● TASK TO COMPLETE: In how many lines of the records does the word "config" appear? Reply with the number and nothing else.

BEGIN

===== config.mk =====
export PLATFORM = sky130hd
export DESIGN_NAME = staggered_relay_mask_sequencer
export DESIGN_NICKNAME = d
export VERILOG_FILES = /design/src/srms_pkg.sv /design/src/staggered_relay_mask_sequencer.sv /design/src/srms_cfg.sv /design/src/srms_engine.sv
export SDC_FILE = /design/constraint.sdc
export NUM_CORES = 1
export LEC_CHECK = 0
export BUFFER_PORTS_ARGS = -buffer_cell sky130_fd_sc_hd__buf_2
export CORE_UTILIZATION = 40
export DETAILED_ROUTE_END_ITERATION = 16
export MAX_ROUTING_LAYER = met4
export PLACE_DENSITY = 0.69
export SETUP_SLACK_MARGIN = 0.5
export SLEW_MARGIN = 5
export SYNTH_ARGS = -nofsm -noshare
export SYNTH_HDL_FRONTEND = slang
export SYNTH_SLANG_ARGS = --single-unit

===== constraint.sdc =====
create_clock -name i_clk -period 8.25 [get_ports i_clk]
set_input_delay 1.65 -clock i_clk [delete_from_list [all_inputs] [get_ports i_clk]]
set_output_delay 1.65 -clock i_clk [all_outputs]
set_load 0.01 [all_outputs]

===== src/srms_pkg.sv =====
// shared constants and types for the staggered relay mask sequencer
package srms_pkg;

    localparam int MASK_W      = 8;
    localparam int IDX_W       = 3;
    localparam int INTERVAL_W  = 16;
    localparam int TIMEOUT_W   = 20;
    localparam int APB_ADDR_W  = 3;
    localparam int APB_DATA_W  = 32;

    localparam int NUM_RELAYS_DEF = 4;

    localparam logic [INTERVAL_W-1:0] INTERVAL_RST = INTERVAL_W'(5000);
    localparam logic [TIMEOUT_W-1:0]  TIMEOUT_RST  = TIMEOUT_W'(5 * 60 * 1000);
    localparam logic [MASK_W-1:0]     MASK_ALL_ON  = '1;

    localparam logic FUNC_TICK = 1'b0;
    localparam logic FUNC_MASK = 1'b1;

    localparam logic REG_STEP_INTERVAL = 1'b0;
    localparam logic REG_WATCHDOG      = 1'b1;

    typedef struct packed {
        logic [INTERVAL_W-1:0] step_interval;
        logic [TIMEOUT_W-1:0]  watchdog_timeout;
    } t_cfg;

endpackage


===== src/staggered_relay_mask_sequencer.sv =====
// top level: input register, handshake and wiring of config and engine
// Takes one word per clock while o_stall is low, either a millisecond tick or a
// new relay mask, and returns one result word per input word via the input and
// result registers; throughput is one word per clock while i_stall is low, set
// by the single step stage between them. Results are held while i_stall is
// high and the input side stalls only when both registers are full. Register
// writes are expected only while no word is in flight.
module staggered_relay_mask_sequencer #(
    parameter int NUM_RELAYS = srms_pkg::NUM_RELAYS_DEF
) (
    input  logic                              i_clk,
    input  logic                              i_rst_n,
    input  logic                              psel,
    input  logic                              penable,
    input  logic                              pwrite,
    input  logic [srms_pkg::APB_ADDR_W-1:0]   paddr,
    input  logic [srms_pkg::APB_DATA_W-1:0]   pwdata,
    output logic [srms_pkg::APB_DATA_W-1:0]   prdata,
    output logic                              pready,
    input  logic                              i_valid,
    output logic                              o_stall,
    input  logic                              i_func,
    input  logic [srms_pkg::MASK_W-1:0]       i_new_mask,
    output logic                              o_valid,
    input  logic                              i_stall,
    output logic [srms_pkg::MASK_W-1:0]       o_relay_levels,
    output logic                              o_relay_changed,
    output logic [srms_pkg::IDX_W-1:0]        o_changed_index,
    output logic                              o_failsafe_active
);
    import srms_pkg::*;

    t_cfg              cfg;
    logic              r_in_valid;
    logic              r_in_func;
    logic [MASK_W-1:0] r_in_mask;
    logic              adv;
    logic              take;

    assign adv     = !o_valid || !i_stall;
    assign o_stall = r_in_valid && !adv;
    assign take    = i_valid && !o_stall;

    always_ff @(posedge i_clk) begin
        if (!i_rst_n) begin
            r_in_valid <= 1'b0;
        end else if (!o_stall) begin
            r_in_valid <= i_valid;
        end
    end

    always_ff @(posedge i_clk) begin
        if (take) begin
            r_in_func <= i_func;
            r_in_mask <= i_new_mask;
        end
    end

    srms_cfg u_cfg (
        .i_clk   (i_clk),
        .i_rst_n (i_rst_n),
        .psel    (psel),
        .penable (penable),
        .pwrite  (pwrite),
        .paddr   (paddr),
        .pwdata  (pwdata),
        .prdata  (prdata),
        .pready  (pready),
        .o_cfg   (cfg)
    );

    srms_engine #(
        .NUM_RELAYS (NUM_RELAYS)
    ) u_engine (
        .i_clk             (i_clk),
        .i_rst_n           (i_rst_n),
        .i_cfg             (cfg),
        .i_adv             (adv),
        .i_item_valid      (r_in_valid),
        .i_func            (r_in_func),
        .i_new_mask        (r_in_mask),
        .o_valid           (o_valid),
        .o_relay_levels    (o_relay_levels),
        .o_relay_changed   (o_relay_changed),
        .o_changed_index   (o_changed_index),
        .o_failsafe_active (o_failsafe_active)
    );

endmodule
### config.mk
export PLATFORM = sky130hd
export DESIGN_NAME = vtab_front
export DESIGN_NICKNAME = d
export VERILOG_FILES = /design/src/hw/rtl/vtab_pkg.sv /design/src/hw/rtl/vtab_front.sv
export SDC_FILE = /design/constraint.sdc
export NUM_CORES = 1
export LEC_CHECK = 0
export ABC_AREA = 1
export BUFFER_PORTS_ARGS = -buffer_cell sky130_fd_sc_hd__clkbuf_2
export CAP_MARGIN = 25
export CORE_UTILIZATION = 43
export DETAILED_ROUTE_END_ITERATION = 12
export HOLD_SLACK_MARGIN = 0.05
export PLACE_DENSITY = 0.85
export SYNTH_ARGS = -nofsm -noshare
export SYNTH_HDL_FRONTEND = slang
export SYNTH_SLANG_ARGS = --single-unit
### constraint.sdc
create_clock -name i_clk -period 2.7 [get_ports i_clk]
set_input_delay 0.27 -clock i_clk [delete_from_list [all_inputs] [get_ports i_clk]]
set_output_delay 0.27 -clock i_clk [all_outputs]
set_load 0.02 [all_outputs]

END

● REPLY: 3